Complete and unidirectional conversion of human embryonic stem cells to trophoblast by BMP4
Mitsuyoshi Amita, Katsuyuki Adachi, Andrei P. Alexenko, Sunilima Sinha, Danny J. Schust, Laura C. Schulz, R. Michael Roberts, and Toshihiko Ezashi
Human embryonic stem cells (hESC) exposed to the growth factor bone morphogenic protein 4 (BMP4) in the absence of FGF2 have been used to study the development of placental trophoblasts, but the soundness of this model has been challenged by others who concluded that the directional differentiation was primarily toward the mesoderm lineage rather than trophoblast. Here (pp. E1212–E1221) we identify key culture conditions necessary for BMP4 to convert hESC to an epithelium that expresses a full range of trophoblast markers, demonstrates invasive properties, and releases large quantities of placental hormones, with no evidence for mesoderm formation.
Binding of Drosophila Polo kinase to its regulator Matrimony is noncanonical and involves two separate functional domains
Amanda M. Bonner, Stacie E. Hughes, Jennifer A. Chisholm, S. Kendall Smith, Brian D. Slaughter, Jay R. Unruh, Kimberly A. Collins, Jennifer M. Friederichs, Laurence Florens, Selene K. Swanson, Marissa C. Pelot, Danny E. Miller, Michael P. Washburn, Sue L. Jaspersen, and R. Scott Hawley
Polo kinase regulates many processes during cell division and is upregulated in many cancers.
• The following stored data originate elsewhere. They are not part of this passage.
--- src/rtl/hazard_control_unit.sv ---
// Interlock controller for the 5-stage RV32I pipeline: load-use stalls,
// branch flushes, data-memory wait freezes and a memory timeout trap.
module hazard_control_unit #(
  parameter int unsigned TIMEOUT = 255,
  parameter int unsigned CNT_W   = 16
) (
  input  logic                  clk,
  input  logic                  rst,
  hazard_control_unit_if.slave  bus
);

  typedef enum logic [1:0] {
    ST_RUN      = 2'd0,
    ST_MEM_WAIT = 2'd1,
    ST_ERROR    = 2'd2,
    ST_UNUSED   = 2'd3
  } state_t;

  localparam logic [6:0]  OP_LOAD   = 7'b0000011;
  localparam logic [6:0]  OP_OPIMM  = 7'b0010011;
  localparam logic [6:0]  OP_STORE  = 7'b0100011;
  localparam logic [6:0]  OP_OP     = 7'b0110011;
  localparam logic [6:0]  OP_BRANCH = 7'b1100011;
  localparam logic [6:0]  OP_JALR   = 7'b1100111;
  localparam logic [15:0] TIMEOUT_CNT = 16'(TIMEOUT);

  state_t           state;
  state_t           state_nxt;
  logic [15:0]      wait_cnt;
  logic [15:0]      wait_cnt_nxt;
  logic [CNT_W-1:0] stall_cnt;
  logic             timeout_q;

  logic [6:0] ex_op;
  logic [4:0] ex_rd;
  logic [6:0] id_op;
  logic [4:0] id_rs1;
  logic [4:0] id_rs2;
  logic       rs1_used;
  logic       rs2_used;
  logic       load_use;
  logic       freeze_req;

  logic stall_if;
  logic stall_id;
  logic stall_ex;
  logic stall_mem;
  logic flush_id;
  logic flush_ex;
  logic bubble_wb;

  logic unused_ir_bits;

  assign ex_op  = bus.id_ex_ir[6:0];
  assign ex_rd  = bus.id_ex_ir[11:7];
  assign id_op  = bus.if_id_ir[6:0];
  assign id_rs1 = bus.if_id_ir[19:15];
  assign id_rs2 = bus.if_id_ir[24:20];

  assign unused_ir_bits = ^{bus.id_ex_ir[31:12], bus.if_id_ir[31:25],
                            bus.if_id_ir[14:7]};

  // Only formats that really read a register field may trigger a stall, so
  // immediate bits of LUI/AUIPC/JAL that alias rs1/rs2 are ignored.
  always_comb begin
    rs1_used = 1'b0;
    rs2_used = 1'b0;
    case (id_op)
      OP_OP, OP_STORE, OP_BRANCH: begin
        rs1_used = 1'b1;
        rs2_used = 1'b1;
      end
      OP_OPIMM, OP_LOAD, OP_JALR: rs1_used = 1'b1;
      default: ;
    endcase
  end

  assign load_use = (ex_op == OP_LOAD) && (ex_rd != 5'd0) &&
                    ((rs1_used && (id_rs1 == ex_rd)) ||
                     (rs2_used && (id_rs2 == ex_rd)));

  assign freeze_req = bus.dmem_req && !bus.dmem_ready;

  always_ff @(posedge clk or posedge rst) begin
    if (rst) begin
      state    <= ST_RUN;
      wait_cnt <= '0;
    end else begin
      state    <= state_nxt;
      wait_cnt <= wait_cnt_nxt;
    end
  end

  // The wait counter includes the RUN cycle that first saw the miss, so
  // MEM_WAIT holds for at most TIMEOUT cycles before trapping.
  always_comb begin
    state_nxt    = state;
    wait_cnt_nxt = wait_cnt;
    case (state)
      ST_RUN: begin
        if (freeze_req) begin
          state_nxt    = ST_MEM_WAIT;
          wait_cnt_nxt = 16'd1;
        end
      end
      ST_MEM_WAIT: begin
        if (!bus.dmem_ready) begin
          if (wait_cnt == TIMEOUT_CNT) begin
            state_nxt = ST_ERROR;
          end else begin
            wait_cnt_nxt = wait_cnt + 16'd1;
          end
        end else begin
          state_nxt    = ST_RUN;
          wait_cnt_nxt = '0;
        end
      end
      ST_ERROR: state_nxt = ST_ERROR;
      default: begin
        state_nxt    = ST_RUN;
        wait_cnt_nxt = '0;
      end
    endcase
  end

  // A freeze outranks branch and load-use; a pending branch stays valid in
  // the held EX stage and is acted on once the freeze lifts.
  always_comb begin
    stall_if  = 1'b0;
    stall_id  = 1'b0;
    stall_ex  = 1'b0;
    stall_mem = 1'b0;
    flush_id  = 1'b0;
    flush_ex  = 1'b0;
    bubble_wb = 1'b0;
    if (!rst) begin
      if ((state == ST_ERROR) ||
          ((state == ST_RUN) && freeze_req) ||
          ((state == ST_MEM_WAIT) && !bus.dmem_ready)) begin
        stall_if  = 1'b1;
        stall_id  = 1'b1;
        stall_ex  = 1'b1;
        stall_mem = 1'b1;
        bubble_wb = 1'b1;
      end else if ((state == ST_RUN) || (state == ST_MEM_WAIT)) begin
        if (bus.branch_taken) begin
          flush_id = 1'b1;
          flush_ex = 1'b1;
        end else if (load_use) begin
          stall_if = 1'b1;
          flush_ex = 1'b1;
        end
      end
    end
  end

  always_ff @(posedge clk or posedge rst) begin
    if (rst) begin
      stall_cnt <= '0;
      timeout_q <= 1'b0;
    end else begin
      if (stall_if && (stall_cnt != {CNT_W{1'b1}})) begin
        stall_cnt <= stall_cnt + 1'b1;
      end
      if (state_nxt == ST_ERROR) begin
        timeout_q <= 1'b1;
      end
    end
  end

  assign bus.stall_if     = stall_if;
  assign bus.stall_id     = stall_id;
  assign bus.stall_ex     = stall_ex;
  assign bus.stall_mem    = stall_mem;
  assign bus.flush_id     = flush_id;
  assign bus.flush_ex     = flush_ex;
  assign bus.bubble_wb    = bubble_wb;
  assign bus.fsm_state    = state;
  assign bus.stall_cycles = stall_cnt;
  assign bus.mem_timeout  = timeout_q;

endmodule

--- src/flat_wrapper.sv ---
// flat-port wrapper written by rule: the top's interface ports become plain ports
module hazard_control_unit_flat 
#(
  parameter int unsigned TIMEOUT = 255,
  parameter int unsigned CNT_W   = 16
)
  (clk, rst, bus_if_id_ir, bus_id_ex_ir, bus_branch_taken, bus_dmem_req, bus_dmem_ready, bus_stall_if, bus_stall_id, bus_stall_ex, bus_stall_mem, bus_flush_id, bus_flush_ex, bus_bubble_wb, bus_fsm_state, bus_stall_cycles, bus_mem_timeout);
  hazard_control_unit_if #(.CNT_W(CNT_W)) bus_i ();
  input  logic clk;
  input  logic rst;
  input wire logic [$bits(bus_i.if_id_ir)-1:0] bus_if_id_ir;
  input wire logic [$bits(bus_i.id_ex_ir)-1:0] bus_id_ex_ir;
  input wire logic [$bits(bus_i.branch_taken)-1:0] bus_branch_taken;
  input wire logic [$bits(bus_i.dmem_req)-1:0] bus_dmem_req;
  input wire logic [$bits(bus_i.dmem_ready)-1:0] bus_dmem_ready;
  output wire logic [$bits(bus_i.stall_if)-1:0] bus_stall_if;
  output wire logic [$bits(bus_i.stall_id)-1:0] bus_stall_id;
  output wire logic [$bits(bus_i.stall_ex)-1:0] bus_stall_ex;
  output wire logic [$bits(bus_i.stall_mem)-1:0] bus_stall_mem;
  output wire logic [$bits(bus_i.flush_id)-1:0] bus_flush_id;
  output wire logic [$bits(bus_i.flush_ex)-1:0] bus_flush_ex;
  output wire logic [$bits(bus_i.bubble_wb)-1:0] bus_bubble_wb;
  output wire logic [$bits(bus_i.fsm_state)-1:0] bus_fsm_state;
  output wire logic [$bits(bus_i.stall_cycles)-1:0] bus_stall_cycles;
  output wire logic [$bits(bus_i.mem_timeout)-1:0] bus_mem_timeout;
  assign bus_i.if_id_ir = bus_if_id_ir;
  assign bus_i.id_ex_ir = bus_id_ex_ir;
  assign bus_i.branch_taken = bus_branch_taken;
  assign bus_i.dmem_req = bus_dmem_req;
  assign bus_i.dmem_ready = bus_dmem_ready;
  assign bus_stall_if = bus_i.stall_if;
  assign bus_stall_id = bus_i.stall_id;
  assign bus_stall_ex = bus_i.stall_ex;
  assign bus_stall_mem = bus_i.stall_mem;
  assign bus_flush_id = bus_i.flush_id;
  assign bus_flush_ex = bus_i.flush_ex;
  assign bus_bubble_wb = bus_i.bubble_wb;
  assign bus_fsm_state = bus_i.fsm_state;
  assign bus_stall_cycles = bus_i.stall_cycles;
  assign bus_mem_timeout = bus_i.mem_timeout;
  hazard_control_unit #(.TIMEOUT(TIMEOUT), .CNT_W(CNT_W)) u_core (.clk(clk), .rst(rst), .bus(bus_i));
endmodule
During Drosophila female meiosis, the protein Matrimony inhibits Polo kinase using a noncanonical mechanism of Polo binding. Complete loss of Matrimony leads to meiotic catastrophe, and partial loss leads to chromosome missegregation. Proper Matrimony–Polo binding is required to prevent these defects, indicating that preventing Polo from phosphorylating targets is necessary for proper completion of meiosis. This finding is in contrast to mitosis where phosphorylation by Polo is usually required for cell division. This work (pp. E1222–E1231) provides important insight into developing anticancer therapeutic agents targeting Polo kinase.
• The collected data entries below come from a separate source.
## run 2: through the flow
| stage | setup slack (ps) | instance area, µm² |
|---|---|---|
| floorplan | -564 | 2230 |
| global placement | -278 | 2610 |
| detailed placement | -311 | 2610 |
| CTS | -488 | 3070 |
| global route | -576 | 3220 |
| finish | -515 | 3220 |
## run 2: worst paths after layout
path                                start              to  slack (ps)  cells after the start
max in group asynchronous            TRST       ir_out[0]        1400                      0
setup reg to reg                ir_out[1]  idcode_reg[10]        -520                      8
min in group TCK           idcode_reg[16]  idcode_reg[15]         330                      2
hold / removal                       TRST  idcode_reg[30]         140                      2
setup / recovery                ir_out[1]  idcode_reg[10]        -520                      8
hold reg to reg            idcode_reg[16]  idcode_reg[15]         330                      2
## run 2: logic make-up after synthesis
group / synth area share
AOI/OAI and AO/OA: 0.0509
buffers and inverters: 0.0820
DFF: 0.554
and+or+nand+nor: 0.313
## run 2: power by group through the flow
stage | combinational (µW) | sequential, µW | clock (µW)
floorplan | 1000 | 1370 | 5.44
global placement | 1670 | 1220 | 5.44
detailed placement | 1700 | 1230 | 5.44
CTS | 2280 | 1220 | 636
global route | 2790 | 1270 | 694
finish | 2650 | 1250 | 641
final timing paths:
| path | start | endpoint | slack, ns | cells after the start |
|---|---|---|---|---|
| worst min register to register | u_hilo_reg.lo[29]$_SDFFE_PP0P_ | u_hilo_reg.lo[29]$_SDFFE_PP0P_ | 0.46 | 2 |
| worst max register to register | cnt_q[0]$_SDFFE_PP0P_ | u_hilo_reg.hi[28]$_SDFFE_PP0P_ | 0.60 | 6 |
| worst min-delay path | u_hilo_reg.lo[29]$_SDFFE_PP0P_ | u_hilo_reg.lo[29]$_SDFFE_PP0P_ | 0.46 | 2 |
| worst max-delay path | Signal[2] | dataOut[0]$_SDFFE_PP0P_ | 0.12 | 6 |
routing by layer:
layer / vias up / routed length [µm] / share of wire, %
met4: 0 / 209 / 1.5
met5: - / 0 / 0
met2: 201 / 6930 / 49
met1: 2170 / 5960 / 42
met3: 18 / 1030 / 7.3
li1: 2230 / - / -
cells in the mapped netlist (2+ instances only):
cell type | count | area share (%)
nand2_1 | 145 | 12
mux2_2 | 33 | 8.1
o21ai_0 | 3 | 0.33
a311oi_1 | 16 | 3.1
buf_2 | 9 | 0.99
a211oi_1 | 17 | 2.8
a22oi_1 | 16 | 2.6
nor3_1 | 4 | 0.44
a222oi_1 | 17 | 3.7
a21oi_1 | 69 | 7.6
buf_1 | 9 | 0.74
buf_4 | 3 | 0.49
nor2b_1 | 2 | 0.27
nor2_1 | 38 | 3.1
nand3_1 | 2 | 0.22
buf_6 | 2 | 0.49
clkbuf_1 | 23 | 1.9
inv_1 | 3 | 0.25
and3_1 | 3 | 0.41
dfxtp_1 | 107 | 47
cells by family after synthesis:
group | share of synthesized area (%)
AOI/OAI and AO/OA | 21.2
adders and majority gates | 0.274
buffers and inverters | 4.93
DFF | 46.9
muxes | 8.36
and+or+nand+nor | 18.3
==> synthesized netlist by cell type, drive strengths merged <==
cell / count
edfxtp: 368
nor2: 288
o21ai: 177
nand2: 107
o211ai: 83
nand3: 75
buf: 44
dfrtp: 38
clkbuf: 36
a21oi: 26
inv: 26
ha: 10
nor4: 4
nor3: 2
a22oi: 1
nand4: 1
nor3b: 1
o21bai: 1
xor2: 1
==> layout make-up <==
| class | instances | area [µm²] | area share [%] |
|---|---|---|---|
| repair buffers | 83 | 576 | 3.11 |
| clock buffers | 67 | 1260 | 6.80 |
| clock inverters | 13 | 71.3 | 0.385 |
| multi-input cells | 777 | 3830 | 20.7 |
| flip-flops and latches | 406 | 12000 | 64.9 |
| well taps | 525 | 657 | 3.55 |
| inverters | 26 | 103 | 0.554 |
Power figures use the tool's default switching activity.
High-resolution metabolic mapping of cell types in plant roots
Arieh Moussaieff, Ilana Rogachev, Leonid Brodsky, Sergey Malitsky, Ted W. Toal, Heather Belcher, Merav Yativ, Siobhan M. Brady, Philip N. Benfey, and Asaph Aharoni
Analyzing metabolite composition offers a powerful tool for understanding gene function and regulatory processes. Here (pp. E1232–E1241), we present nontargeted metabolomics assays of five Arabidopsis GFP-tagged lines representing core cell types in the plant root, providing a metabolic map of an organ, composed of its different cell types. Fifty metabolites were putatively identified. The most prominent groups were glucosinolates, phenylpropanoids, and dipeptides. Metabolites were differentially abundant across root cell types and in many cases, this abundance did not correlate with transcript expression, suggesting non–cell-autonomous mechanisms responsible for their targeted localization.